What scientific term would a coroner use to refer to a death as a result of inhaling pumice?

What scientific term would a coroner use to refer to a death as a result of inhaling pumice (pumicite)? I’m thinking of using the word embolism but that’s probably wrong.
I look forward to your feedback.

Acute or chronic inhalation?
That is, did the subject fall over dead with their lungs filled up, or did they die over years of accrued damage to their lungs? I would suggest suffocation for the first, and probably silicosis (or a related condition) for the second.

Chemical pneumonitis, I’d expect

Assuming chronic inhalation, generically, that’s pneumoconiosis.
More specifically, it’s a kind of silicosis.
More specifically still, if the pumice was directly from an eruption, that’s pneumonoultramicroscopicsilicovolcanoconiosis. Really.

Milage must vary from place to place, but coronors aren’t generally that pushed about identifying precise medical causes for deaths. The coronor’s verdict might be, e.g., suicide or accidental death or misadventure or neglect or whatever, and of course it will be informed by the medical evidence, but the identification of specific contributory medical causes is a matter for the doctors. The coronor may of course be a doctor himself or herself, but even if so I don’t think that distinguishing the precise form of pneumoconiosis that killed someone is part of the coronial office.

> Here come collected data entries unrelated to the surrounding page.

[config.mk]
export PLATFORM = sky130hd
export DESIGN_NAME = rtc_interval_timer
export DESIGN_NICKNAME = d
export VERILOG_FILES = /design/src/rtl/wt_pkg.sv /design/src/rtl/wt_prescaler.sv /design/src/rtl/wt_cascade.sv /design/src/rtl/wt_capture.sv /design/src/rtl/rtc_interval_timer.sv
export SDC_FILE = /design/constraint.sdc
export NUM_CORES = 1
export LEC_CHECK = 0
export BUFFER_PORTS_ARGS = -buffer_cell sky130_fd_sc_hd__buf_4
export CAP_MARGIN = 25
export CORE_MARGIN = 4
export CORE_UTILIZATION = 49
export DETAILED_ROUTE_END_ITERATION = 6
export PLACE_DENSITY_LB_ADDON = 0.12
export SYNTH_ARGS = -nofsm -noshare
export SYNTH_HDL_FRONTEND = slang
export SYNTH_SLANG_ARGS = --single-unit
[constraint.sdc]
create_clock -name clk -period 3.2 [get_ports clk]
set_input_delay 0 -clock clk [delete_from_list [all_inputs] [get_ports clk]]
set_output_delay 0 -clock clk [all_outputs]
set_load 0.01 [all_outputs]
[src/rtl/wt_pkg.sv]
package wt_pkg;
  localparam int ADDR_W = 4;
  localparam int DATA_W = 8;

  typedef enum logic [ADDR_W-1:0] {
    A_CTRL  = 4'd0,
    A_STAT  = 4'd1,
    A_HI    = 4'd2,
    A_LO_UP = 4'd3,
    A_LO_LN = 4'd4,
    A_CAPA0 = 4'd5,
    A_CAPA1 = 4'd6,
    A_CAPB0 = 4'd7,
    A_CAPB1 = 4'd8
  } reg_addr_e;

  typedef struct packed {
    logic       phase;
    logic       single;
    logic       cap;
    logic [1:0] sel;
    logic       run;
  } ctrl_t;
endpackage

[src/rtl/wt_prescaler.sv]
module wt_prescaler #(
  parameter int BASE_LOG2 = 5,
  parameter int SEL_W     = 2
) (
  input  logic             clk,
  input  logic             rst,
  input  logic             run,
  input  logic             cap_mode,
  input  logic [SEL_W-1:0] sel,
  output logic             tick
);
  localparam int CNT_W = BASE_LOG2 + (1 << SEL_W) - 1;

  logic [CNT_W-1:0] cnt;
  logic [CNT_W-1:0] mask;
  int               k;

  always_ff @(posedge clk) begin
    if (rst || !run) cnt <= '0;
    else             cnt <= cnt + CNT_W'(1);
  end

  always_comb begin
    k    = cap_mode ? int'(sel) : BASE_LOG2 + int'(sel);
    mask = '0;
    for (int i = 0; i < CNT_W; i++) begin
      if (i < k) mask[i] = 1'b1;
    end
    tick = run && ((cnt & mask) == mask);
  end
endmodule

[src/rtl/wt_cascade.sv]
module wt_cascade #(
  parameter int LO_W = 14,
  parameter int HI_W = 7
) (
  input  logic            clk,
  input  logic            rst,
  input  logic            run,
  input  logic            cap_mode,
  input  logic            tick,
  input  logic            clr,
  input  logic [LO_W-1:0] lo_match,
  input  logic [HI_W-1:0] hi_match,
  output logic [LO_W-1:0] low,
  output logic [HI_W-1:0] high,
  output logic            hit
);
  localparam logic [LO_W-1:0] LO_ALL = '1;

  assign hit = run && !cap_mode && tick && (low == lo_match) && (high == hi_match);

  always_ff @(posedge clk) begin
    if (rst || !run) begin
      low  <= '0;
      high <= '0;
    end else if (cap_mode) begin
      if (clr)       low <= '0;
      else if (tick) low <= low + LO_W'(1);
    end else if (tick) begin
      if (hit) begin
        low  <= '0;
        high <= '0;
      end else if (low == LO_ALL) begin
        low  <= '0;
        high <= high + HI_W'(1);
      end else begin
        low <= low + LO_W'(1);
      end
    end
  end
endmodule
===== config.mk =====
export PLATFORM = sky130hd
export DESIGN_NAME = hsync_regen
export DESIGN_NICKNAME = d
export VERILOG_FILES = /design/src/rtl/hsync_regen.sv
export SDC_FILE = /design/constraint.sdc
export NUM_CORES = 1
export LEC_CHECK = 0
export BUFFER_PORTS_ARGS = -buffer_cell sky130_fd_sc_hd__clkbuf_2
export CAP_MARGIN = 25
export CORE_MARGIN = 4
export CORE_UTILIZATION = 60
export DETAILED_ROUTE_END_ITERATION = 6
export PLACE_DENSITY = 0.76
export SLEW_MARGIN = 15
export SYNTH_ARGS = -nofsm -noshare
export SYNTH_HDL_FRONTEND = slang
export SYNTH_SLANG_ARGS = --single-unit

===== constraint.sdc =====
create_clock -name clk -period 11.5 [get_ports clk]
set_input_delay 2.3 -clock clk [delete_from_list [all_inputs] [get_ports clk]]
set_output_delay 2.3 -clock clk [all_outputs]
set_load 0.01 [all_outputs]

===== src/rtl/hsync_regen.sv =====
module hsync_regen #(
  parameter bit ACTIVE_HIGH = 1'b1,
  parameter int CW          = 12,
  parameter int GRID_LOG2   = 3
) (
  input  logic clk,
  input  logic rst_n,
  input  logic de_in,
  input  logic hs_in,
  input  logic vs_in,
  output logic hs_out,
  output logic vs_out
);
  localparam logic          INACT = ~ACTIVE_HIGH;
  localparam logic [CW:0]   HALF  = (CW+1)'(1) << (GRID_LOG2 - 1);
  localparam logic [CW:0]   MASK  = ~(((CW+1)'(1) << GRID_LOG2) - (CW+1)'(1));
  localparam logic [CW-1:0] CMAX  = {CW{1'b1}};
  localparam logic [CW-1:0] GMAX  = CMAX & MASK[CW-1:0];

  logic de_r, hs_r, vs_r, vs_o, hs_o;
  logic [CW-1:0] cnt, wcnt, pos_r;
  logic [CW-1:0] meas_off, meas_w, prev_w;
  logic [CW-1:0] off_h, w_h;
  logic got_off, got_w, started, locked;
  logic [1:0] warm;

  wire hs_a    = ACTIVE_HIGH ? hs_in : ~hs_in;
  wire de_fall = de_r & ~de_in;
  wire hs_rise = hs_a & ~hs_r;
  wire hs_fall = ~hs_a & hs_r;
  wire [CW-1:0] pos_now = de_fall ? '0 : cnt;

  wire [CW:0]   rnd      = {1'b0, meas_off} + HALF;
  wire [CW-1:0] cand_off = rnd[CW] ? GMAX : (rnd[CW-1:0] & MASK[CW-1:0]);
  wire [CW-1:0] cand_w   = (meas_w > prev_w) ? meas_w : prev_w;

  function automatic logic far(input logic [CW-1:0] a, input logic [CW-1:0] b);
    logic [CW-1:0] d;
    d = (a > b) ? a - b : b - a;
    return d > 1;
  endfunction

  wire update = de_fall && started && got_off && got_w &&
                (!locked || far(cand_off, off_h) || far(cand_w, w_h));

  wire in_win = ({1'b0, pos_r} >= {1'b0, off_h}) &&
                ({1'b0, pos_r} < ({1'b0, off_h} + {1'b0, w_h}));

  always_ff @(posedge clk or negedge rst_n) begin
    if (!rst_n) begin
      de_r <= 1'b0;
      hs_r <= 1'b0;
      vs_r <= INACT;
      vs_o <= INACT;
      hs_o <= 1'b0;
      warm <= '0;
    end else begin
      de_r <= de_in;
      hs_r <= hs_a;
      vs_r <= vs_in;
      vs_o <= vs_r;
      hs_o <= locked ? in_win : hs_r;
      if (warm != 2'd3) warm <= warm + 2'd1;
    end
  end

  always_ff @(posedge clk or negedge rst_n) begin
    if (!rst_n) begin
      cnt   <= '0;
      wcnt  <= '0;
      pos_r <= '0;
    end else begin
      pos_r <= pos_now;
      if (de_fall)          cnt <= CW'(1);
      else if (cnt != CMAX) cnt <= cnt + CW'(1);
      if (hs_rise)                   wcnt <= CW'(1);
      else if (hs_a && wcnt != CMAX) wcnt <= wcnt + CW'(1);
    end
  end

  always_ff @(posedge clk or negedge rst_n) begin
    if (!rst_n) begin
      meas_off <= '0;
      meas_w   <= '0;
      got_off  <= 1'b0;
      got_w    <= 1'b0;
    end else if (de_fall) begin
      got_off <= hs_rise;
      if (hs_rise) meas_off <= '0;
      got_w   <= 1'b0;
    end else begin
      if (hs_rise) begin
        got_off  <= 1'b1;
        meas_off <= cnt;
      end
      if (hs_fall && got_off) begin
        got_w  <= 1'b1;
        meas_w <= wcnt;
      end
    end
  end

  always_ff @(posedge clk or negedge rst_n) begin
    if (!rst_n) begin
      started <= 1'b0;
      locked  <= 1'b0;
      prev_w  <= '0;
      off_h   <= '0;
      w_h     <= '0;
    end else if (de_fall) begin
      started <= 1'b1;
      if (got_w) prev_w <= meas_w;
      if (update) begin
        off_h  <= cand_off;
        w_h    <= cand_w;
        locked <= 1'b1;
      end
    end
  end

  assign hs_out = ACTIVE_HIGH ? hs_o : ~hs_o;
  assign vs_out = vs_o;

  a_r2_vs_delay: assert property (@(posedge clk) disable iff (!rst_n)
    (warm == 2'd3) |-> (vs_out == $past(vs_in, 2)));
  a_r4_lock_at_edge: assert property (@(posedge clk) disable iff (!rst_n)
    $rose(locked) |-> $past(de_fall));
  a_r5_on_grid: assert property (@(posedge clk) disable iff (!rst_n)
    locked |-> (off_h[GRID_LOG2-1:0] == '0));
  a_r7_width_nonzero: assert property (@(posedge clk) disable iff (!rst_n)
    locked |-> (w_h != '0));
  a_r8_hold_between_edges: assert property (@(posedge clk) disable iff (!rst_n)
    !de_fall |=> ($stable(off_h) && $stable(w_h) && $stable(locked)));
endmodule


Yosys cells after proc, flatten, opt, wreduce, memory -nomap -nowiden
Cells that the tools add are included.

storage, ports and cells
  flip-flop bits (word level) = 105
  latch bits = 0
  memory bits (writable) = 0
  memory bits (read-only) = 0
  output and inout port bits = 2
  word-level logic and storage cells = 75
  memories = 0

cells by class
  add/sub/neg operators = 8
  multiply operators = 0
  divide/modulo/power cells = 0
  order comparisons = 7
  equal/unequal tests = 2
  shift-type cells = 0
  mux-type cells = 17
  bitwise operators = 7
  reductions and logical operators = 17

operator list
  kind                                                             number
  2-to-1 mux 12 bit                                                12
  subtractor 12 bit                                                4
  greater-than comparator 12 bit                                   3
  adder 12 x 1 -> 12 bit (second input constant)                   2
  greater-than comparator 12 x 1 -> 1 bit (second input constant)  2
  != test 12 bit (second input constant)                           2
  adder 12 x 12 -> 13 bit                                          1
  adder 12 x 3 -> 13 bit (second input constant)                   1
  less-than comparator 12 x 13 -> 1 bit                            1
  greater-or-equal comparator 12 bit                               1
  nonzero test 2 bit                                               4
  logical AND 1 bit                                                7
  AND reduction 2 bit                                              3
  2-to-1 mux 1 bit                                                 5
  NOT 1 bit                                                        4
  bitwise AND 1 bit                                                3
  logical OR 1 bit                                                 2
  zero test 1 bit                                                  1

Longest topological paths before layout
  depth after elaboration = 9
  gate-level depth with buffers = 24
  depth with buffers taken out = 22

Worst setup path after synthesis
No wires, ideal clock.

  kind = reg2reg
  start point = register meas_w[5]
  end point = register w_h[0]
  library setup time = 0.125 ns
  arrival = 4.898 ns
  required time = 11.375 ns
  slack = 6.477 ns
  cell stages (with the launch flop) = 22
  buffers on the path = 2
  period minus slack after synthesis = 5.023 ns
  path through = dfrtp_1 > ha_1 > a21o_1 > a21o_1 > a21oi_1 > nor2_1 > a2111oi_0 > nor2_1 > clkbuf_1 > mux2_2 > inv_1 > ha_1 > fa_1 > nand2b_1 > a21oi_1 > o21ai_0 > o21ai_0 > nor2b_1 > mux4_2 > a31oi_4 > buf_6 > mux2_4

on the way
  longest elaborated chain between the ends = 8

RTL lines
  element                                                                     RTL line  RTL
  start, declared                                                             22        logic [CW-1:0] meas_off, meas_w, prev_w;
  start signal, assigned                                                      98        meas_w <= wcnt;
  greater-than comparator 12 bit (*)                                          35        wire [CW-1:0] cand_w = (meas_w > prev_w) ? meas_w : prev_w;
  2-to-1 mux 12 bit (*)                                                       35
  named net cand_w[0]                                                         35
  subtractor 12 bit / greater-than comparator 12 bit (equally long branches)  39        d = (a > b) ? a - b : b - a;
  2-to-1 mux 12 bit                                                           39
  greater-than comparator 12 x 1 -> 1 bit                                     40        return d > 1;
  logical OR 1 bit                                                            44        (!locked || far(cand_off, off_h) || far(cand_w, w_h));
  logical AND 1 bit                                                           43        wire update = de_fall && started && got_off && got_w &&
  AND reduction 2 bit (no source line)                                        n/a
  end signal, assigned                                                        115       w_h <= cand_w;
  end, declared                                                               23        logic [CW-1:0] off_h, w_h;

Mark *: on every way through the listed nets, which the timed path passes. The rest lies on a longest branch.
A chain may end at the register's enable or synchronous reset.

Worst setup path in the final report
  start point = register meas_w[5]
  end point = register off_h[11]

on the way
  longest elaborated chain between the ends = 8

RTL lines
  element                                                                     RTL line  RTL
  greater-than comparator 12 bit (*)                                          35
  2-to-1 mux 12 bit (*)                                                       35
  named net cand_w[4]                                                         35
  subtractor 12 bit / greater-than comparator 12 bit (equally long branches)  39
  2-to-1 mux 12 bit (*)                                                       39
  greater-than comparator 12 x 1 -> 1 bit (*)                                 40
  logical OR 1 bit (*)                                                        44
  logical AND 1 bit (*)                                                       43
  AND reduction 2 bit (no source line) (*)                                    n/a
  end signal, assigned                                                        114       off_h <= cand_off;
  end, declared                                                               23

Marks and branches as above.

==> reports/results.txt <==
Peak supply drop: 0.224 mV
Nets: 873
Leak Pwr: 3.81 nW
Site row count: 40
Fin cells: 951
Final ANT Viol Nets: 0
Crit share post-route: 50.9%
Critical Path Most Common Cell: o21ai_0
Synth warn: 0
Fmax: 171 MHz
Post-CTS Setup Inserts: 0
Largest net degree at the start of global routing: 56
Worst setup margin: 5.65 ns
IO Count: 7
DR WL/cell: 17.3 um
DRC viols: 0
Root buf cell: clkbuf_16
Xor/xnor share of the synthesized area: 3.88%
CTS Hold Buffers Added: 0
Clk sinks: 100
First-pass DRT Iterations: 5
Placer Congestion: 0.937
CTS tree: done
Startpoint Class: flop
DPL Wire Length: 12,600 um
Reg-to-reg slack, setup: 5.65 ns
PD cells: 239 nW/um^2
Number of port buffers: 6
Worst Path Required: 11.73 ns
Cells on worst reg2reg path: 18
WP buf/inv: 1
Die area: 14,300 um^2
Main combinational cell family by area after synthesis: adder cells
Final setup TNS: 0 ns
Hold/Removal Path Class: flop to flop
Vias per inst: 6.01
Ant. Diodes: 0
DP Worst Slack: 5.55 ns
CP Capture Point: off_h[11]
Syn nets: 882
Critical Path Start: meas_w[5]
Worst-Skew Late Latency: 0.35 ns
CTS Buf Count: 9
Crit-path slowest cell: a31oi_4
CP delay by family, top: compound AO/OA/AOI/OAI gates
Share of layout cells above drive strength 1: 12.0%
Post-Synth Adder-Cell Area: 15.6%
Sequential fraction of the synthesis area: 33.6%
Syn avg cell area: 9.48 um^2
Cells along the critical path: ha_1, a21o_1, a21o_1, a21oi_1, nor2_1, a2111oi_0, nor2_1, buf_4, mux2_2, ha_1, o21ai_0, a21oi_1, o21ai_0, o21ai_0, nor2b_1, mux4_2, a31oi_4, mux2_2
RSZ-0062 raised after global routing: no
Antenna violations before repair: 0
Setup CP Type: flop to flop
Routing usage on met2: 37.4%
Synthesized area: 7460 um^2
Post-synth ARST share: 100%
Multiplexer share of the synthesized area: 11.5%
Synthesis-to-layout area growth: 5.74%
Final hold viol count: 0
Slew @ Worst Pin: 1.01 ns
Tmin final: 5.85 ns
Cts repair resizes: 0
Synth Register Bits: 100
Vias in the first global route: 5,599
Post-Syn Instances: 787
Met1 usage: 33.8%
GRT Util Overall: 23.9%
Post-synth top area cell: dfrtp_1
Die X: 119 um
Initial core utilization: 61.6%
M3 GR Usage: 3.61%
Max-slew violations: 0
Iter 0 DRT Violations: 457
Reg2reg end: off_h[11]
Via count: 5,717
Share of the synthesized area in the top cell type: 33.6%
Top post-synthesis cells by area: dfrtp_1, ha_1, mux2_2, inv_1, a21oi_1
Final setup violation count: 0
Status: finished, final reports clean
Chip height: 119 um
Critical Path Stages: 18
CTS HTree Levels: 3
Max Cap Viol: 0
Reg2reg start: meas_w[5]
Worst Path Arrival: 6.09 ns
Area fraction in compound gates after synthesis: 15.4%
Final setup skew: 0.00581 ns
CORE AREA: 12,100 um^2
Clock Tree Buf Depth: 2
Post-synth EDFFs: 0
Synth Area in Simple Gates: 14.3%
Relative slew slack: 32.9%
Worst path max stage delay: 0.82 ns
Clk slew on worst S/H paths: 0.07 ns
Setup crit end kind: flop
First-pass GRT wire length: 27,700 um
Grt total ovfl: 0
Unique masters post-synth: 62
Post-Place Cells: 934
CP max FO: 22
Main synth FF type: dfrtp_1
Final wirelength: 16,400 um
Most crowded layer after global routing: met2
area by class of cell:
type / count / area [um^2]
clock buffers: 10 / 229
clock inverters: 6 / 72.6
fillers: 967 / 4230
inverters: 78 / 293
multi-input cells: 580 / 4520
flip-flops and latches: 100 / 2500
well taps: 168 / 210
repair buffers: 9 / 55.1
cell families (layout without fill, tap and decap cells):
kind of cell / Yosys count / in the layout
buf+inv: 107 / 103
simple gates: 210 / 210
compound gates: 174 / 174
mux: 73 / 73
flops: 100 / 100
xor+xnor: 33 / 33
fa+ha+maj: 90 / 90
registers in the layout, indices dropped and copies added, names as in the netlist:
register,flops
de_r,1
w_h,12
hs_out,1
cnt,12
off_h,9
locked,1
got_off,1
pos_r,12
hs_r,1
wcnt,12
prev_w,12
got_w,1
vs_r,1
meas_w,12
vs_out,1
meas_off,10
started,1
per-stage QoR:
step | power [W] | utilization, % | hold WS, ns | cell area (um^2)
finish | 0.00188 | 65.1 | 0.366 | 7890
global route | 0.00204 | 65.1 | 0.378 | 7890
global placement | 0.00152 | 62.6 | 0.344 | 7580
CTS | 0.00187 | 65.0 | 0.372 | 7880
floorplan | 0.00131 | - | 0.331 | 7460
detailed placement | 0.00155 | 62.6 | 0.354 | 7580
worst register-to-register path: cells and delay by family (launching register included):
kind / cells / cell delay, ns
buf+inv: 1 / 0.22
fa+ha+maj: 2 / 0.83
compound gates: 9 / 2.44
simple gates: 3 / 0.52
flops: 1 / 0.42
mux: 3 / 1.32
worst min path at each step:
stage,startpoint,to,cells past startpoint
6_report,vs_r,vs_out,0
5_1_grt,vs_r,vs_out,0
4_1_cts,vs_r,vs_out,0
3_5_place_dp,vs_r,vs_out,0
3_3_place_gp,vs_r,vs_out,0
2_1_floorplan,vs_r,vs_out,0
synth_stat cells (16+ instances only):
| cell type | number |
|---|---|
| o21ai_0 | 36 |
| ha_1 | 85 |
| xnor2_1 | 17 |
| a21o_1 | 16 |
| nand2b_1 | 16 |
| clkbuf_1 | 18 |
| nor2_1 | 54 |
| nand2_1 | 35 |
| nand3_1 | 23 |
| a21oi_1 | 55 |
| dfrtp_1 | 100 |
| mux2_2 | 47 |
| xor2_1 | 16 |
| inv_1 | 78 |
| nand4_1 | 18 |
cell usage in the layout, fill, tap and decap left out, types with 17 or more instances in the layout:
| cell | n |
|---|---|
| a21oi_1 | 55 |
| dfrtp_1 | 100 |
| ha_1 | 85 |
| inv_1 | 78 |
| mux2_2 | 47 |
| nand2_1 | 35 |
| nand3_1 | 23 |
| nand4_1 | 18 |
| nor2_1 | 54 |
| o21ai_0 | 36 |
| xnor2_1 | 17 |
layer usage:
metal  part of all wire [%]  wire length [um]  up-vias
met5                      0                 0        -
met4                    2.6               422        0
met3                    3.9               638       29
met2                     47              7670      136
met1                     47              7680     2787
li1                       -                 -     2765
power breakdown:
group          leakage (nW)  internal, W  switching [W]
clock network         0.143     0.000172       0.000138
registers              1.34     0.000403      0.0000583
logic                  2.33     0.000511       0.000603
(Power assumes the default switching activity.)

The same applies here - The usual verdicts are:

Commonly:
Natural Causes
Accidental Death
Misadventure
Suicide

Rarely:
Neglect
Unlawful Killing
Open verdict
Narrative verdict

They would not generally attempt to provide medical terms for the cause of death because that is not their function. They want to establish the circumstances, so “death as a result of inhaling pumice” might be one of several - in fact any of the above except the first.

I think that the OP might be more interested in what the doctor attending might put on the death certificate.

Thanks bob++. I would be interested in knowing what an attending doctor might put on death certificate. Would a doctor actually use the term
pneumonoultramicroscopicsilicovolcanoconiosis?

No.

If inhaling pumice chronically caused the lungs to have emphysematous changes, the cause of death might be respiratory failure from end-stage COPD.

If it caused an acute inflammatory response in the lungs, the cause might be listed as respiratory failure from bilateral pneumonia, or perhaps pneumonitis, depending on how it looked at autopsy.

If the pumice inhalation caused acute hypoxia which then led to an acute myocardial infarction with fatal arrhythmia, the death would probably be called acute MI.

QtM, who’s filled out a few death certificates.

Of course, if you go back 100 years, you might get “Potter’s Asthma” or “Galloping Consumption”.

From your cite:

[mumble mumble] is a word invented by the president of the National Puzzlers’ League as a synonym for the disease known as silicosis. It is the longest word in the English language published in a dictionary, the Oxford English Dictionary, which defines it as “an artificial long word said to mean a lung disease caused by inhaling very fine ash and sand dust.”[3]

Great!

This is why I peek at every thread…

What’s with the cavil “published in a dictionary”? As opposed to allowable words such as chemical names, which can be spelled out in english ad …?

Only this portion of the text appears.